Clinical development is a long-term process, and it takes 10 to 15 years, starting from the drug discovery to market the product. However, the total time of development varies depending on the techniques adopted, and knowledge and experience have similar types of drug development. Only 8% to 10% of drug categories reach from preclinical stages to approved drug products by the FDA. The drug development phases go through a series of stages to get approval for confirming the safety and efficacy.
Table of Contents
Clinical development life cycle with efficacy and timeliness
- Discovery and drug development (2-6 years)
Researchers begin a study on exploring a new drug through a two-tier process that is discovery and development. Many molecular compound tests are done to find out the beneficial effects on controlling impactful diseases. The best dosage and best way of application are essential to be identified at this stage for timely implementation.
- Preclinical Research (1-2 years)
Preclinical research studies are done based on two categories: in vitro (testing outside the living organism) or in vivo (testing within the living organism). The researcher who considers the GLP guidelines (Good Laboratory Practice) as stipulated by the FDA for maintaining compliance passes through the final approval process without any complexities.
- Clinical Research (6-7 years)
Preclinical research clears the basic ideas of drug safety and its application. Clinical research is conducted on the people to understand the applicability of the drug in the long run. Clinical research requires proper design of clinical trials, investigation of new drug processes, FDA licensing, and review to avoid unnecessary delays.
- FDA post-marketing drug safety monitoring (1-2 years)
The FDA team reviews all submitted data thoroughly to approve or disapprove the drug product in the market.

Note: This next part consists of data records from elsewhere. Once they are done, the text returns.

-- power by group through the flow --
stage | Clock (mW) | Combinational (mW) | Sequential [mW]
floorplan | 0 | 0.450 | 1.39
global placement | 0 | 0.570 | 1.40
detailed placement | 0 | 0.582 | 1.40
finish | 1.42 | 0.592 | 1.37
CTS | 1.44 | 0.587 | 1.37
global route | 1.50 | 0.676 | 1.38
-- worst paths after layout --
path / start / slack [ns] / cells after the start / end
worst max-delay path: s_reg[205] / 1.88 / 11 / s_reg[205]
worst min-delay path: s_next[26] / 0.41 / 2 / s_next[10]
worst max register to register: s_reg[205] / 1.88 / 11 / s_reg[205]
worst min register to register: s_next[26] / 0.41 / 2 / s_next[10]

Filing an application with the detailed report of preclinical research and clinical research for review and approval from the FDA is essential for shortening the timeframe.
Timely clinical development without compromising quality
With the right optimization approach in the preclinical research stage, pharma companies can reduce the time of development by 40% without compromising the efficacy.
- Many companies adopt the front load investment and run the parallel process rather than conducting it sequentially to achieve the timeliness of drug development.
- Eliminating unnecessary complexities, optimizing resource management, and cutting costs by identifying upcoming resource bottlenecks reduces the overall time of development.
- Some companies adopt a preferred supplier approach rather than open tender procurement to shorten the time frame.
The clinical development through the innovative approach that can yield the best results. Readiness in adopting new technologies and optimizing the entire process are key to the success of clinical development. Digitalization, automation, and machine learning are also pivotal for accelerating the development process faster without compromising the quality. Organizations like Allucent are helping speed up the process by making clinical development smarter, quicker, and in line with the rules.
Frequently Asked Questions
How long does clinical development take to complete?
Normally, it takes 10-15 years to complete the drug development and market the product.
Why does much clinical development take time?
Clinical development takes time because it has to pass through four stages of development and finally get approval from the regulatory authority.
What should be adopted for timeliness without compromising quality?
Clinical development through optimization of resources, innovative technology adoption, eliminating complexities, and maintaining compliance with regulatory guidelines are the keys to clinical development without compromising quality.